Supplied records: Begin
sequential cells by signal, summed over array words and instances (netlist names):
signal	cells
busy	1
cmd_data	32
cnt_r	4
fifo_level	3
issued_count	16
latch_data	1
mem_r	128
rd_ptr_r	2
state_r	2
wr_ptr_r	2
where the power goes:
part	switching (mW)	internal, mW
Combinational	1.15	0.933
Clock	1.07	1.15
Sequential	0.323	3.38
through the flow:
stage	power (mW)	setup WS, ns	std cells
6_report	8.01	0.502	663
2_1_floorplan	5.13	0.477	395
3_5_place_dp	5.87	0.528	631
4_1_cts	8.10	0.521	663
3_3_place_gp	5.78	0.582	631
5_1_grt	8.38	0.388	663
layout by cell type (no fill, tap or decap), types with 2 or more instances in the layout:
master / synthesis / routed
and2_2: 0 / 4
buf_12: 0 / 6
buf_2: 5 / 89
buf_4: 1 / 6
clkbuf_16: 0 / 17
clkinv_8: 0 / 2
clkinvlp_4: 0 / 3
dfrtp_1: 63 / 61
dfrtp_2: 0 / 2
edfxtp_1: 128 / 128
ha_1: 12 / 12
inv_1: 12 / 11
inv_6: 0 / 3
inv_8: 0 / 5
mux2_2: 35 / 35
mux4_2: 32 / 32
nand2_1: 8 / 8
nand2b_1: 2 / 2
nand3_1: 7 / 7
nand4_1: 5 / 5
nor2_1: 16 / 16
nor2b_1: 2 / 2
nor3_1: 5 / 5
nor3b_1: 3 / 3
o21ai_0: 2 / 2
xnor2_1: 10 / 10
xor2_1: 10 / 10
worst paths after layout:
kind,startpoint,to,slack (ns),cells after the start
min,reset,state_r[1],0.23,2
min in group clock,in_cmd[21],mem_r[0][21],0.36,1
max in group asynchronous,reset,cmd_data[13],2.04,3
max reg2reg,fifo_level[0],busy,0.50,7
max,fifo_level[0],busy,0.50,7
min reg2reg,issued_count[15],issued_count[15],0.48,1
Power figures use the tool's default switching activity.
File: config.mk
export PLATFORM = sky130hd
export DESIGN_NAME = stopwatch_ctrl
export DESIGN_NICKNAME = d
export VERILOG_FILES = /design/src/rtl/stopwatch_ctrl.sv
export SDC_FILE = /design/constraint.sdc
export NUM_CORES = 1
export LEC_CHECK = 0
export CORE_MARGIN = 8
export CORE_UTILIZATION = 50
export DETAILED_ROUTE_END_ITERATION = 10
export DONT_BUFFER_PORTS = 1
export PLACE_DENSITY = 0.72
export SLEW_MARGIN = 20
export SYNTH_ARGS = -nofsm -noshare
export SYNTH_HDL_FRONTEND = slang
export SYNTH_SLANG_ARGS = --single-unit
File: constraint.sdc
create_clock -name CLK -period 2.9 [get_ports CLK]
set_input_delay 0.29 -clock CLK [delete_from_list [all_inputs] [get_ports CLK]]
set_output_delay 0.29 -clock CLK [all_outputs]
set_load 0.01 [all_outputs]
File: src/rtl/stopwatch_ctrl.sv
// rtl/stopwatch_ctrl.sv - stopwatch control: button debounce, start/stop/lap/clear FSM, 4-digit BCD count
// Buttons are indexed {clr, lap, start}; all outputs are registered from the internal state.
module stopwatch_ctrl #(
    parameter int TICK_DIV        = 120000,
    parameter int DEBOUNCE_CYCLES = 120000
) (
    input  logic        CLK,
    input  logic        RST_N,
    input  logic        BTN_START,
    input  logic        BTN_LAP,
    input  logic        BTN_CLR,
    output logic [15:0] display_value,
    output logic        running,
    output logic        lap_active,
    output logic        overflow
);
    localparam int PW = $clog2(TICK_DIV);
    localparam int DW = (DEBOUNCE_CYCLES > 1) ? $clog2(DEBOUNCE_CYCLES) : 1;
    localparam logic [PW-1:0] PRE_LAST = PW'(TICK_DIV - 1);
    localparam logic [DW-1:0] DB_LAST  = DW'(DEBOUNCE_CYCLES - 1);

    typedef enum logic [1:0] {S_IDLE, S_RUN, S_LAP, S_STOP} state_t;

    logic [2:0]         sync1_q, sync1_d, sync2_q, sync2_d, acc_q, acc_d;
    logic [2:0][DW-1:0] db_cnt_q, db_cnt_d;
    logic [2:0]         press;
    state_t             state_q, state_d;
    logic [PW-1:0]      pre_q, pre_d;
    logic [15:0]        count_q, count_d, lap_reg_q, lap_reg_d;
    logic               ovf_q, ovf_d;
    logic [15:0]        display_q, display_d;
    logic               running_q, running_d, lap_active_q, lap_active_d, ovf_out_q, ovf_out_d;
    logic               active, tick;

    function automatic logic [15:0] bcd_inc(input logic [15:0] v);
        logic [15:0] r;
        logic        c;
        r = v;
        c = 1'b1;
        for (int i = 0; i < 4; i++) begin
            if (c) begin
                if (v[4*i +: 4] == 4'd9) begin
                    r[4*i +: 4] = 4'd0;
                end else begin
                    r[4*i +: 4] = v[4*i +: 4] + 4'd1;
                    c = 1'b0;
                end
            end
        end
        return r;
    endfunction

    always_comb begin
        sync1_d  = {BTN_CLR, BTN_LAP, BTN_START};
        sync2_d  = sync1_q;
        acc_d    = acc_q;
        db_cnt_d = '0;
        press    = '0;
        // The debounce counter only advances while the synchronised level disagrees with the accepted one.
        for (int i = 0; i < 3; i++) begin
            if (sync2_q[i] != acc_q[i]) begin
                if (db_cnt_q[i] == DB_LAST) begin
                    acc_d[i] = sync2_q[i];
                    press[i] = sync2_q[i];
                end else begin
                    db_cnt_d[i] = db_cnt_q[i] + DW'(1);
                end
            end
        end

        active = (state_q == S_RUN) || (state_q == S_LAP);
        tick   = active && (pre_q == PRE_LAST);
        pre_d  = pre_q;
        if (active) begin
            pre_d = tick ? '0 : pre_q + PW'(1);
        end

        count_d = count_q;
        ovf_d   = ovf_q;
        if (tick) begin
            count_d = bcd_inc(count_q);
            if (count_q == 16'h9999) begin
                ovf_d = 1'b1;
            end
        end

        state_d   = state_q;
        lap_reg_d = lap_reg_q;
        case (state_q)
            S_IDLE: if (press[0]) state_d = S_RUN;
            S_RUN: begin
                if (press[0]) begin
                    state_d = S_STOP;
                end else if (press[1]) begin
                    state_d   = S_LAP;
                    lap_reg_d = count_d;
                end
            end
            S_LAP: begin
                if (press[0])      state_d = S_STOP;
                else if (press[1]) state_d = S_RUN;
            end
            S_STOP: begin
                if (press[2]) begin
                    state_d = S_IDLE;
                    count_d = '0;
                    pre_d   = '0;
                    ovf_d   = 1'b0;
                end else if (press[0]) begin
                    state_d = S_RUN;
                end
            end
            default: state_d = S_IDLE;
        endcase

        display_d    = (state_q == S_LAP) ? lap_reg_q : count_q;
        running_d    = active;
        lap_active_d = (state_q == S_LAP);
        ovf_out_d    = ovf_q;
    end

    always_ff @(posedge CLK or negedge RST_N) begin
        if (!RST_N) begin
            sync1_q      <= '0;
            sync2_q      <= '0;
            acc_q        <= '0;
            db_cnt_q     <= '0;
            state_q      <= S_IDLE;
            pre_q        <= '0;
            count_q      <= '0;
            lap_reg_q    <= '0;
            ovf_q        <= 1'b0;
            display_q    <= '0;
            running_q    <= 1'b0;
            lap_active_q <= 1'b0;
            ovf_out_q    <= 1'b0;
        end else begin
            sync1_q      <= sync1_d;
            sync2_q      <= sync2_d;
            acc_q        <= acc_d;
            db_cnt_q     <= db_cnt_d;
            state_q      <= state_d;
            pre_q        <= pre_d;
            count_q      <= count_d;
            lap_reg_q    <= lap_reg_d;
            ovf_q        <= ovf_d;
            display_q    <= display_d;
            running_q    <= running_d;
            lap_active_q <= lap_active_d;
            ovf_out_q    <= ovf_out_d;
        end
    end

    assign display_value = display_q;
    assign running       = running_q;
    assign lap_active    = lap_active_q;
    assign overflow      = ovf_out_q;
endmodule

==> results.sh <==
export IMPL_clock_power_share=0.536
export IMPL_synth_edf_count=0
export IMPL_r2r_end="lap_reg_q[15]"
export IMPL_synth_seq_cells=131
export IMPL_route_detailed_drc=0
export IMPL_fillCellCount=977
export IMPL_syn_to_final_growth_pct=13.28
export IMPL_netlist_area_leader_share=0.5351
export IMPL_diodes=0
export IMPL_crit_start="state_q[1]"
export IMPL_vias_per_cell=5.607
export IMPL_cp_buffers_inverters=1
export IMPL_io_buffers=0
export IMPL_cts_root_buf="clkbuf_16"
export IMPL_drt_pass1_iterations=4
export IMPL_cellLeakagePower_nw=3.053
export IMPL_first_iter_violations=303
export IMPL_setup_ws_ns=0.3856
export IMPL_crit_path_max_fanout=13
export IMPL_synth_top_area_cell="dfrtp_1"
export IMPL_crit_family="simple AND/OR/NAND/NOR gates"
export IMPL_multi_input_area_mm2=0.002680
export IMPL_avgSynthCellArea_um2=10.18
export IMPL_yosysWarnings=0
export IMPL_htreeDepth=4
export IMPL_r2r_cells=7
export IMPL_syn_nets=615
export IMPL_die_y_um=126.7
export IMPL_rows=40
export IMPL_powerDensity_mw_per_mm2=588.6
export IMPL_whs_ns=-0.4328
export IMPL_post_synth_num_cell_types=57
export IMPL_synth_yosys_seq_area_share=0.5351
export IMPL_status="finished with violations"
export IMPL_postCtsHoldBufs=3
export IMPL_arrival_ns=2.80
export IMPL_violations="hold timing"
export IMPL_relSlewSlack=0.4683
export IMPL_hp_class="input pin to async pin"
export IMPL_crit_path_end="lap_reg_q[15]"
export IMPL_wire_per_inst_um=15.07
export IMPL_post_dp_hpwl_um=7452
export IMPL_final_nets=627
export IMPL_path_depth=7
export IMPL_max_freq_ghz=0.3977
export IMPL_share_seq_of_total_power=0.455
export IMPL_cts_resized_gates=0
export IMPL_finalHoldViolations=131
export IMPL_fp_dieW_um=126.7
export IMPL_worstPathCellList="inv_1, ha_1, nand4_1, or4_4, or2_1, a211oi_1, o21ai_0"
export IMPL_grt_max_degree=132
export IMPL_synth_area_leaders="dfrtp_1, nor2_1, xor2_1, xnor2_1, nand2_1"
export IMPL_syn_inst=602
export IMPL_cts_buffers=17
export IMPL_drive_gt1_frac=0.09904
export IMPL_place_gp_congestion=0.8395
export IMPL_start_util=0.5100
export IMPL_ios=24
export IMPL_finalCriticalPeriod_ns=2.514
export IMPL_grt_pass1_vias=4356
export IMPL_cts_buffer_depth=2
export IMPL_setup_viol=0
export IMPL_crit_required_ns=3.19
export IMPL_p_comb_frac=0.010
export IMPL_dieArea_mm2=0.01605
export IMPL_synth_ff_type="dfrtp_1"
export IMPL_worst_setup_path_start_kind="flop"
export IMPL_worst_r2r_setup_slack_ns=0.39
export IMPL_cts_sinks=131
export IMPL_cp_end_kind="flop"
export IMPL_rsz0062_at_grt="false"
export IMPL_ir_drop_uv=366.3
export IMPL_worst_pin_slew_ns=0.7865
export IMPL_syn_area_mm2=0.006126
export IMPL_clkSlewWorstSetupHoldPaths_ns=0.06
export IMPL_drv_slew=0
export IMPL_async_flop_share=1.000
export IMPL_ant_nets=0
export IMPL_r2r_start="state_q[1]"
export IMPL_regArea_mm2=0.003278
export IMPL_grt_pass1_wl_um=20260
export IMPL_antenna_found_initial=0
export IMPL_setup_tns_final_ns=0
export IMPL_fp_coreArea_mm2=0.01201
export IMPL_place_ws_ns=0.4032
export IMPL_dr_total_vias=4334
export IMPL_fin_crit_sh=0.8670
export IMPL_switchingPower_w=0.0007868
export IMPL_switching_share=0.1926
export IMPL_final_core_util=0.5777
export IMPL_max_stage_delay_ns=0.69
export IMPL_cts_tree="done"
export IMPL_cp_slowest_cell="or4_4"
export IMPL_drt_wl_total_um=11650
export IMPL_grt_ovfl_total=0
export IMPL_clkLatencyLatePin_ns=0.41
export IMPL_grtUsageTotal=0.1556
export IMPL_skew_ns=0.007683
export IMPL_post_cts_buffers=0
export IMPL_crit_type="flop to flop"
export IMPL_drv_cap=0
export IMPL_p_int_w=0.003298
[metal layers]
metal  part of all wire  global-route usage
met2               0.50              0.2500
met5                  0                   0
met1               0.45              0.1917
met4              0.016             0.07488
met3              0.035             0.04106
[flip-flops by register name (all words and copies together), names as in the netlist, 2 cells and up]
signal,count
count_q,16
db_cnt_q,51
acc_q,3
sync2_q,3
sync1_q,3
lap_reg_q,16
state_q,2
display_value,16
pre_q,17
[placed cells by master, fill, tap and decap left out, types with 3 or more instances in the layout]
cell type	synthesis	layout
dfrtp_1	131	131
nor2_1	91	91
nand2_1	49	49
xor2_1	34	34
nand3_1	32	32
xnor2_1	31	31
o21ai_0	22	22
inv_1	21	21
nand4_1	21	21
clkbuf_16	0	17
a21oi_1	15	15
and3_1	14	14
nor3_1	14	14
mux2_2	14	14
buf_4	0	10
ha_1	8	8
nand2b_1	6	6
nor4_1	6	6
mux2i_1	5	5
nor2b_1	5	5
and4_1	4	4
or3_1	4	4
nor4bb_1	4	4
o21ai_1	4	4
clkbuf_8	0	4
or4_1	3	3
nand3b_1	3	3
a211oi_1	3	3
bufinv_16	0	3
dlygate4sd3_1	0	3
[synth_stat cells, types with 3 or more instances]
cell type  instances
nand4_1           21
nand2_1           49
nor4bb_1           4
nand2b_1           6
or4_1              3
dfrtp_1          131
a211oi_1           3
o21ai_0           22
xnor2_1           31
o21ai_1            4
nor2_1            91
nand3_1           32
xor2_1            34
nor3_1            14
a21oi_1           15
and3_1            14
mux2_2            14
mux2i_1            5
and4_1             4
buf_2              5
nand3b_1           3
clkbuf_1          13
or3_1              4
nor4_1             6
inv_1             21
ha_1               8
nor2b_1            5
[layout make-up]
type                            count  area share
Sequential cell                   131      0.4724
Inverter                           21     0.01136
Clock inverter                      8     0.01803
Timing Repair Buffer               13     0.01515
Multi-Input combinational cell    430      0.3862
Clock buffer                       23     0.07032
Tap cell                          147     0.02651
[worst min-delay path by stage]
stage / slack, ns / depth (start not counted) / endpoint
6_report: -0.43 / 0 / db_cnt_q[43]
5_1_grt: -0.45 / 0 / db_cnt_q[47]
4_1_cts: -0.45 / 0 / db_cnt_q[43]
3_5_place_dp: 0.0001 / 0 / db_cnt_q[43]
3_3_place_gp: 0.0002 / 0 / db_cnt_q[43]
2_1_floorplan: -0.006 / 0 / acc_q[0]
[per-stage QoR]
step / std cells / total power [W] / cell area, um^2
after floorplan: 602 / 0.001917 / 6126
after global routing: 773 / 0.004215 / 6939
final: 773 / 0.004085 / 6939
after detailed placement: 739 / 0.001925 / 6296
after CTS: 773 / 0.004137 / 6939
after global placement: 739 / 0.001923 / 6296
[kinds of logic after synthesis]
group | share of synthesized area
AO/OA/AOI/OAI | 0.05760
AND/OR/NAND/NOR | 0.2367
XOR/XNOR | 0.09293
flip-flops | 0.5351
buffers and inverters | 0.02737
adder cells (fa/ha/maj) | 0.01634
multiplexers | 0.03391
[worst reg2reg max path, cell delays in order, from the launching register on]
cell	delay [ns]
dfrtp_1	0.40
inv_1	0.09
ha_1	0.30
nand4_1	0.15
or4_4	0.69
or2_1	0.31
a211oi_1	0.31
o21ai_0	0.13
[power by group through the flow]
stage	logic, W	clock network, W	registers [W]
after floorplan	0.0000308	0	0.00189
after global placement	0.0000347	0	0.00189
after detailed placement	0.0000359	0	0.00189
after CTS	0.0000391	0.00224	0.00186
after global routing	0.0000459	0.00231	0.00186
final	0.0000390	0.00219	0.00186
Note: power is estimated with default switching activity, not from simulation.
Supplied records: End
# What you are asked to do
Begin with the line that has "xnor2_1: 10 / 10" in the listing above and end after the line that has "min reg2reg,issued_count[15],issued_count[15],0.48,1"; output those lines exactly.

# Task solution
xnor2_1: 10 / 10
xor2_1: 10 / 10
worst paths after layout:
kind,startpoint,to,slack (ns),cells after the start
min,reset,state_r[1],0.23,2
min in group clock,in_cmd[21],mem_r[0][21],0.36,1
max in group asynchronous,reset,cmd_data[13],2.04,3
max reg2reg,fifo_level[0],busy,0.50,7
max,fifo_level[0],busy,0.50,7
min reg2reg,issued_count[15],issued_count[15],0.48,1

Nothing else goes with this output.